Manifesto of a Girl and Her Ghosts
The writer keeps her graveyard close. Epitaphs of files, digitized skeletons of words. Here, a heart.
“I devote to my Aphrodite of death.”
There, a skull.
“So wise I have been made, I know nothing of what that makes me.”
An empty grave.
“She walked on water, and I followed her or drowned.”
Look at them, all clustered together. What a lovely mausoleum, words choked in ivy, grating like rusted iron in the throat.
“How much of my isolation was
me thinking I had to inflict some kind of grief
upon myself?”
“The idea that everything that happens to us is
our own fault? I can’t imagine anything
crueler.”
“People could share the experience of being haunted,
but every ghost was different.”
What does haunt you? What have you come to breathe life across, hoping for it to follow you home?
Do you think it will grant you understanding when it does?
“I can’t call this place a graveyard. That would imply that I was bold enough to kill anything.”
Write what you know, so they say.
What a load of bullshit.
How miserably limited does a person’s thoughts have to be, to write exactly and only what you’ve seen? Oh, look at you, with the possibility to create literally anything at your fingertips and you’ve – what, crafted a world identical to this festering sinkhole of ours?
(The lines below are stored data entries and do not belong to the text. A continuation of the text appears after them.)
==> src/rtl/ux607_uart_icb_master.sv <==
// ux607_uart_icb_master: UART 8N1 host port that turns 'W'/'R' packets into single 32-bit ICB transactions
module ux607_uart_icb_master #(
  parameter int CLK_DIV = 868,
  parameter int PA_SIZE = 32
) (
  input  logic               clock,
  input  logic               reset,
  output logic               o_icb_cmd_valid,
  input  logic               i_icb_cmd_ready,
  output logic [PA_SIZE-1:0] o_icb_cmd_addr,
  output logic               o_icb_cmd_read,
  output logic [31:0]        o_icb_cmd_wdata,
  input  logic               i_icb_rsp_valid,
  output logic               o_icb_rsp_ready,
  input  logic [31:0]        i_icb_rsp_rdata,
  input  logic               io_port_rxd,
  output logic               io_port_txd,
  output logic               o_busy
);
  localparam int CW = $clog2(CLK_DIV);
  localparam logic [CW-1:0] BIT_END = CW'(CLK_DIV - 1);
  localparam logic [CW-1:0] HALF_END = CW'(CLK_DIV / 2 - 1);
  typedef enum logic [1:0] {RX_IDLE, RX_START, RX_DATA, RX_STOP} rx_state_t;
  typedef enum logic [2:0] {IDLE, ADDR, WDATA, CMD, RSP, TX} state_t;
  logic            r_rx_meta, r_rx_sync;
  rx_state_t       r_rx_state, w_rx_next;
  logic [CW-1:0]   r_rx_cnt;
  logic [2:0]      r_rx_bit;
  logic [7:0]      r_rx_shift;
  logic            w_rx_strobe, w_rx_ferr;
  state_t          r_state, w_next;
  logic [1:0]      r_byte_cnt;
  logic [31:0]     r_addr, r_wdata, r_rdata;
  logic            r_read;
  logic [2:0]      r_tx_idx;
  logic            r_tx_busy;
  logic [9:0]      r_tx_shift;
  logic [CW-1:0]   r_tx_cnt;
  logic [3:0]      r_tx_bit;
  logic            w_tx_load, w_tx_done, w_more, w_is_cmd;
  logic [1:0]      w_sh;
  logic [7:0]      w_tx_byte;
  assign w_rx_strobe = r_rx_state == RX_STOP && r_rx_cnt == BIT_END && r_rx_sync;
  assign w_rx_ferr = r_rx_state == RX_STOP && r_rx_cnt == BIT_END && !r_rx_sync;
  assign w_is_cmd = r_rx_shift == 8'h57 || r_rx_shift == 8'h52;
  assign w_more = r_read && r_tx_idx != 3'd5;
  assign w_tx_done = r_tx_busy && r_tx_cnt == BIT_END && r_tx_bit == 4'd9;
  assign w_tx_load = (r_state == IDLE && w_rx_strobe && !w_is_cmd) || (r_state == RSP && i_icb_rsp_valid) || (r_state == TX && w_tx_done && w_more);
  assign w_sh = 2'(r_tx_idx - 3'd1);
  assign w_tx_byte = r_state == TX ? r_rdata[{w_sh, 3'b000} +: 8] : r_state == IDLE ? 8'h45 : 8'h4B;
  assign o_icb_cmd_valid = r_state == CMD;
  assign o_icb_rsp_ready = r_state == RSP;
  assign o_busy = r_state != IDLE;
  assign o_icb_cmd_read = r_read;
  assign o_icb_cmd_wdata = r_wdata;
  assign o_icb_cmd_addr = PA_SIZE'({r_addr[31:2], 2'b00});
  assign io_port_txd = !r_tx_busy || r_tx_shift[0];
  // Two-flop synchroniser for the asynchronous RX line; idles high so reset never looks like a start bit.
  always_ff @(posedge clock)
    if (reset) {r_rx_meta, r_rx_sync} <= 2'b11;
    else {r_rx_meta, r_rx_sync} <= {io_port_rxd, r_rx_meta};
  // RX framer next state: start re-checked at half bit, then 8 data bits and the stop bit at bit spacing.
  always_comb begin
    w_rx_next = r_rx_state;
    case (r_rx_state)
      RX_IDLE:  if (!r_rx_sync) w_rx_next = RX_START;
      RX_START: if (r_rx_cnt == HALF_END) w_rx_next = r_rx_sync ? RX_IDLE : RX_DATA;
      RX_DATA:  if (r_rx_cnt == BIT_END && r_rx_bit == 3'd7) w_rx_next = RX_STOP;
      default:  if (r_rx_cnt == BIT_END) w_rx_next = RX_IDLE;
    endcase
  end
  // RX state, bit timer and LSB-first shift register.
  always_ff @(posedge clock)
    if (reset) begin
      r_rx_state <= RX_IDLE;
      r_rx_cnt <= '0;
      r_rx_bit <= '0;
      r_rx_shift <= '0;
    end else begin
      r_rx_state <= w_rx_next;
      r_rx_cnt <= (r_rx_state == RX_IDLE || w_rx_next != r_rx_state || r_rx_cnt == BIT_END) ? '0 : r_rx_cnt + 1'b1;
      if (r_rx_state == RX_DATA && r_rx_cnt == BIT_END) begin
        r_rx_shift <= {r_rx_sync, r_rx_shift[7:1]};
        r_rx_bit <= r_rx_bit + 1'b1;
      end
    end
  // Packet parser / ICB sequencer next state; a framing error mid-packet drops back to IDLE silently.
  always_comb begin
    w_next = r_state;
    case (r_state)
      IDLE:    if (w_rx_strobe) w_next = w_is_cmd ? ADDR : TX;
      ADDR:    w_next = w_rx_ferr ? IDLE : (w_rx_strobe && r_byte_cnt == 2'd3) ? (r_read ? CMD : WDATA) : ADDR;
      WDATA:   w_next = w_rx_ferr ? IDLE : (w_rx_strobe && r_byte_cnt == 2'd3) ? CMD : WDATA;
      CMD:     if (i_icb_cmd_ready) w_next = RSP;
      RSP:     if (i_icb_rsp_valid) w_next = TX;
      default: if (w_tx_done && !w_more) w_next = IDLE;
    endcase
  end
  // Sequencer state plus address/data assembly, read-data capture and reply byte index.
  always_ff @(posedge clock)
    if (reset) begin
      r_state <= IDLE;
      r_byte_cnt <= '0;
      r_addr <= '0;
      r_wdata <= '0;
      r_rdata <= '0;
      r_read <= 1'b0;
      r_tx_idx <= '0;
    end else begin
      r_state <= w_next;
      if (r_state == IDLE) r_byte_cnt <= '0;
      if (r_state == IDLE && w_rx_strobe) r_read <= r_rx_shift == 8'h52;
      if (w_rx_strobe && (r_state == ADDR || r_state == WDATA)) r_byte_cnt <= r_byte_cnt + 1'b1;
      if (w_rx_strobe && r_state == ADDR) r_addr <= {r_rx_shift, r_addr[31:8]};
      if (w_rx_strobe && r_state == WDATA) r_wdata <= {r_rx_shift, r_wdata[31:8]};
      if (r_state == RSP && i_icb_rsp_valid) r_rdata <= i_icb_rsp_rdata;
      if (w_tx_load) r_tx_idx <= r_state == TX ? r_tx_idx + 1'b1 : 3'd1;
    end
  // TX serialiser: start, 8 data bits, stop; a load on the final stop cycle chains frames with no gap.
  always_ff @(posedge clock)
    if (reset) begin
      r_tx_busy <= 1'b0;
      r_tx_shift <= '0;
      r_tx_cnt <= '0;
      r_tx_bit <= '0;
    end else if (w_tx_load) begin
      r_tx_busy <= 1'b1;
      r_tx_shift <= {1'b1, w_tx_byte, 1'b0};
      r_tx_cnt <= '0;
      r_tx_bit <= '0;
    end else if (r_tx_busy) begin
      r_tx_cnt <= r_tx_cnt == BIT_END ? '0 : r_tx_cnt + 1'b1;
      if (r_tx_cnt == BIT_END) begin
        r_tx_shift <= {1'b0, r_tx_shift[9:1]};
        r_tx_bit <= r_tx_bit + 1'b1;
        if (r_tx_bit == 4'd9) r_tx_busy <= 1'b0;
      end
    end
endmodule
And no, I don’t care about “deconstructing” or “unpacking” anything. I do enough of that on my own time every day, and your take is not as groundbreaking as you’re telling yourself it is. I mean, Jesus, the philosophy department is right next door. Psych is the next building over. Go there if all you want to do is smoke out however your childhood fucked you up, I’m actually trying a fascinating concept called escapism. You might like it if you weren’t so high on your own pretentiousness.
Writing worth reading isn’t anything that’s just being used as a crutch. Sort your shit out on your own time. Don’t put me through it.
“If, God forbid, I’m wrong, I’m even more wrong than I’ll write.”